In order to enable the training of big models using just a modest cluster and in an efficient manner, Microsoft recently released Distributed Machine Learning Toolkit (DMTK), which contains both algorithmic and system innovations. This makes big data research more scalable, efficient and flexible.
The toolkit, available now on GitHub, is designed for distributed machine learning — using multiple computers in parallel to solve a complex problem. It contains a parameter server-based programing framework, which makes machine learning tasks on big data highly scalable, efficient and flexible. It also contains two distributed machine learning algorithms, which can be used to train the fastest and largest topic model and the largest word-embedding model in the world.
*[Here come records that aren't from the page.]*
### src/rtl/operand_fetch_pkg.sv
// Shared widths, register-file geometry and the opcode set used by decode,
// operand fetch and the ALU.
package operand_fetch_pkg;

   localparam int DATA_W = 8;
   localparam int ADDR_W = 3;
   localparam int OP_W   = 5;
   localparam int CNT_W  = 2;
   localparam int NREG   = 1 << ADDR_W;

   typedef logic [DATA_W-1:0] data_t;
   typedef logic [ADDR_W-1:0] reg_addr_t;
   typedef logic [CNT_W-1:0]  cnt_t;

   localparam cnt_t CNT_MAX = '1;

   typedef enum logic [OP_W-1:0] {
      OP_NOP = 5'd0,
      OP_ADD,
      OP_SUB,
      OP_AND,
      OP_OR,
      OP_XOR,
      OP_SHL,
      OP_SHR
   } opcode_e;

endpackage

### src/rtl/operand_fetch_if.sv
// Issue, register-file read, writeback and ALU-side bundle of the operand
// fetch stage; slave is the stage itself, master is its environment.
interface operand_fetch_if;
   import operand_fetch_pkg::*;

   logic      in_valid;
   logic      in_ready;
   opcode_e   in_op;
   reg_addr_t in_src1;
   reg_addr_t in_src2;
   reg_addr_t in_dst;
   logic      in_wr;

   reg_addr_t rf_rd_addr1;
   reg_addr_t rf_rd_addr2;
   data_t     rf_rd_data1;
   data_t     rf_rd_data2;

   logic      wb_en;
   reg_addr_t wb_addr;
   data_t     wb_data;

   logic      out_valid;
   logic      out_ready;
   opcode_e   out_op;
   reg_addr_t out_dst;
   logic      out_wr;
   data_t     out_a;
   data_t     out_b;
   logic      sb_err;

   modport slave (
      input  in_valid, in_op, in_src1, in_src2, in_dst, in_wr,
      output in_ready,
      output rf_rd_addr1, rf_rd_addr2,
      input  rf_rd_data1, rf_rd_data2,
      input  wb_en, wb_addr, wb_data,
      output out_valid, out_op, out_dst, out_wr, out_a, out_b, sb_err,
      input  out_ready
   );

   modport master (
      output in_valid, in_op, in_src1, in_src2, in_dst, in_wr,
      input  in_ready,
      input  rf_rd_addr1, rf_rd_addr2,
      output rf_rd_data1, rf_rd_data2,
      output wb_en, wb_addr, wb_data,
      input  out_valid, out_op, out_dst, out_wr, out_a, out_b, sb_err,
      output out_ready
   );

endinterface

### src/rtl/operand_fetch_reg_scoreboard.sv
// Per-register count of issued-but-unretired writes; flags source hazards,
// counter saturation and writebacks that arrive with nothing outstanding.
module reg_scoreboard
   import operand_fetch_pkg::*;
(
   input  logic      clk,
   input  logic      reset,
   input  reg_addr_t src1,
   input  reg_addr_t src2,
   input  reg_addr_t dst,
   input  logic      wr,
   input  logic      issue,
   input  logic      wb_en,
   input  reg_addr_t wb_addr,
   output logic      busy1,
   output logic      busy2,
   output logic      sat,
   output logic      sb_err
);

   cnt_t cnt [NREG];
   logic alloc;

   // A single outstanding write is harmless when it retires this very cycle.
   function automatic logic src_busy(cnt_t c, logic wb_hit);
      return (c > cnt_t'(1)) || ((c == cnt_t'(1)) && !wb_hit);
   endfunction

   function automatic cnt_t cnt_next(cnt_t c, logic inc, logic dec);
      case ({inc, dec})
         2'b10:   return (c == CNT_MAX) ? c : c + cnt_t'(1);
         2'b01:   return (c == '0) ? c : c - cnt_t'(1);
         default: return c;
      endcase
   endfunction

   assign alloc = issue && wr;
   assign busy1 = src_busy(cnt[src1], wb_en && (wb_addr == src1));
   assign busy2 = src_busy(cnt[src2], wb_en && (wb_addr == src2));
   assign sat   = wr && (cnt[dst] == CNT_MAX) && !(wb_en && (wb_addr == dst));

   always_ff @(posedge clk or negedge reset) begin
      if (!reset) begin
         for (int r = 0; r < NREG; r++) cnt[r] <= '0;
         sb_err <= 1'b0;
      end else begin
         for (int r = 0; r < NREG; r++)
            cnt[r] <= cnt_next(cnt[r], alloc && (dst == reg_addr_t'(r)),
                               wb_en && (wb_addr == reg_addr_t'(r)));
         if (wb_en && (cnt[wb_addr] == '0) && !(alloc && (dst == wb_addr)))
            sb_err <= 1'b1;
      end
   end

endmodule

### src/rtl/operand_fetch.sv
// Operand fetch: register-file read with writeback forwarding, scoreboard
// hazard stall and a single output register feeding the ALU.
module operand_fetch
   import operand_fetch_pkg::*;
(
   input  logic           clk,
   input  logic           reset,
   operand_fetch_if.slave bus
);

   logic      busy1, busy2, sat, sb_err;
   logic      ready, fire;
   data_t     opa_p0, opb_p0;

   logic      vld_p1;
   opcode_e   op_p1;
   reg_addr_t dst_p1;
   logic      wr_p1;
   data_t     a_p1, b_p1;

   // The file commits a writeback one cycle late, so same-cycle wb data wins.
   function automatic data_t fwd_sel(reg_addr_t src, data_t rf_data,
                                     logic wb_en, reg_addr_t wb_addr,
                                     data_t wb_data);
      return (wb_en && (wb_addr == src)) ? wb_data : rf_data;
   endfunction

   assign bus.rf_rd_addr1 = bus.in_src1;
   assign bus.rf_rd_addr2 = bus.in_src2;

   assign opa_p0 = fwd_sel(bus.in_src1, bus.rf_rd_data1, bus.wb_en, bus.wb_addr, bus.wb_data);
   assign opb_p0 = fwd_sel(bus.in_src2, bus.rf_rd_data2, bus.wb_en, bus.wb_addr, bus.wb_data);

   assign ready = (!vld_p1 || bus.out_ready) && !busy1 && !busy2 && !sat;
   assign fire  = bus.in_valid && ready;

   reg_scoreboard u_sb (
      .clk     (clk),
      .reset   (reset),
      .src1    (bus.in_src1),
      .src2    (bus.in_src2),
      .dst     (bus.in_dst),
      .wr      (bus.in_wr),
      .issue   (fire),
      .wb_en   (bus.wb_en),
      .wb_addr (bus.wb_addr),
      .busy1   (busy1),
      .busy2   (busy2),
      .sat     (sat),
      .sb_err  (sb_err)
   );

   // p0 -> p1: operand bundle register toward the ALU
   always_ff @(posedge clk or negedge reset) begin
      if (!reset) begin
         vld_p1 <= 1'b0;
         op_p1  <= OP_NOP;
         dst_p1 <= '0;
         wr_p1  <= 1'b0;
         a_p1   <= '0;
         b_p1   <= '0;
      end else if (fire) begin
         vld_p1 <= 1'b1;
         op_p1  <= bus.in_op;
         dst_p1 <= bus.in_dst;
         wr_p1  <= bus.in_wr;
         a_p1   <= opa_p0;
         b_p1   <= opb_p0;
      end else if (bus.out_ready) begin
         vld_p1 <= 1'b0;
      end
   end

   assign bus.in_ready  = ready;
   assign bus.out_valid = vld_p1;
   assign bus.out_op    = op_p1;
   assign bus.out_dst   = dst_p1;
   assign bus.out_wr    = wr_p1;
   assign bus.out_a     = a_p1;
   assign bus.out_b     = b_p1;
   assign bus.sb_err    = sb_err;

endmodule

### src/flat_wrapper.sv
// flat-port wrapper written by rule: the top's interface ports become plain ports
module operand_fetch_flat import operand_fetch_pkg::*;
  (clk, reset, bus_in_valid, bus_in_op, bus_in_src1, bus_in_src2, bus_in_dst, bus_in_wr, bus_in_ready, bus_rf_rd_addr1, bus_rf_rd_addr2, bus_rf_rd_data1, bus_rf_rd_data2, bus_wb_en, bus_wb_addr, bus_wb_data, bus_out_valid, bus_out_op, bus_out_dst, bus_out_wr, bus_out_a, bus_out_b, bus_sb_err, bus_out_ready);
  operand_fetch_if bus_i ();
  input  logic clk;
  input  logic reset;
  input wire logic [$bits(bus_i.in_valid)-1:0] bus_in_valid;
  input wire logic [$bits(bus_i.in_op)-1:0] bus_in_op;
  input wire logic [$bits(bus_i.in_src1)-1:0] bus_in_src1;
  input wire logic [$bits(bus_i.in_src2)-1:0] bus_in_src2;
  input wire logic [$bits(bus_i.in_dst)-1:0] bus_in_dst;
  input wire logic [$bits(bus_i.in_wr)-1:0] bus_in_wr;
  output wire logic [$bits(bus_i.in_ready)-1:0] bus_in_ready;
  output wire logic [$bits(bus_i.rf_rd_addr1)-1:0] bus_rf_rd_addr1;
  output wire logic [$bits(bus_i.rf_rd_addr2)-1:0] bus_rf_rd_addr2;
  input wire logic [$bits(bus_i.rf_rd_data1)-1:0] bus_rf_rd_data1;
  input wire logic [$bits(bus_i.rf_rd_data2)-1:0] bus_rf_rd_data2;
  input wire logic [$bits(bus_i.wb_en)-1:0] bus_wb_en;
  input wire logic [$bits(bus_i.wb_addr)-1:0] bus_wb_addr;
  input wire logic [$bits(bus_i.wb_data)-1:0] bus_wb_data;
  output wire logic [$bits(bus_i.out_valid)-1:0] bus_out_valid;
  output wire logic [$bits(bus_i.out_op)-1:0] bus_out_op;
  output wire logic [$bits(bus_i.out_dst)-1:0] bus_out_dst;
  output wire logic [$bits(bus_i.out_wr)-1:0] bus_out_wr;
  output wire logic [$bits(bus_i.out_a)-1:0] bus_out_a;
  output wire logic [$bits(bus_i.out_b)-1:0] bus_out_b;
  output wire logic [$bits(bus_i.sb_err)-1:0] bus_sb_err;
  input wire logic [$bits(bus_i.out_ready)-1:0] bus_out_ready;
  assign bus_i.in_valid = bus_in_valid;
  assign bus_i.in_op = bus_in_op;
  assign bus_i.in_src1 = bus_in_src1;
  assign bus_i.in_src2 = bus_in_src2;
  assign bus_i.in_dst = bus_in_dst;
  assign bus_i.in_wr = bus_in_wr;
  assign bus_in_ready = bus_i.in_ready;
  assign bus_rf_rd_addr1 = bus_i.rf_rd_addr1;
  assign bus_rf_rd_addr2 = bus_i.rf_rd_addr2;
  assign bus_i.rf_rd_data1 = bus_rf_rd_data1;
  assign bus_i.rf_rd_data2 = bus_rf_rd_data2;
  assign bus_i.wb_en = bus_wb_en;
  assign bus_i.wb_addr = bus_wb_addr;
  assign bus_i.wb_data = bus_wb_data;
  assign bus_out_valid = bus_i.out_valid;
  assign bus_out_op = bus_i.out_op;
  assign bus_out_dst = bus_i.out_dst;
  assign bus_out_wr = bus_i.out_wr;
  assign bus_out_a = bus_i.out_a;
  assign bus_out_b = bus_i.out_b;
  assign bus_sb_err = bus_i.sb_err;
  assign bus_i.out_ready = bus_out_ready;
  operand_fetch u_core (.clk(clk), .reset(reset), .bus(bus_i));
endmodule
The toolkit offers rich and easy-to-use APIs to reduce the barrier of distributed machine learning, so researchers and developers can focus on core machine learning tasks like data, model and training.
The current version of DMTK includes the following components (more components will be added to the future versions):
• DMTK Framework: a flexible framework that supports unified interface for data parallelization, hybrid data structure for big model storage, model scheduling for big model training, and automatic pipelining for high training efficiency.
• LightLDA, an extremely fast and scalable topic model algorithm, with a O(1) Gibbs sampler and an efficient distributed implementation.
• Distributed (Multisense) Word Embedding, a distributed version of (multi-sense) word embedding algorithm.
Machine learning researchers and practitioners can also build their own distributed machine learning algorithms on top of our framework with small modifications to their existing single-machine algorithms.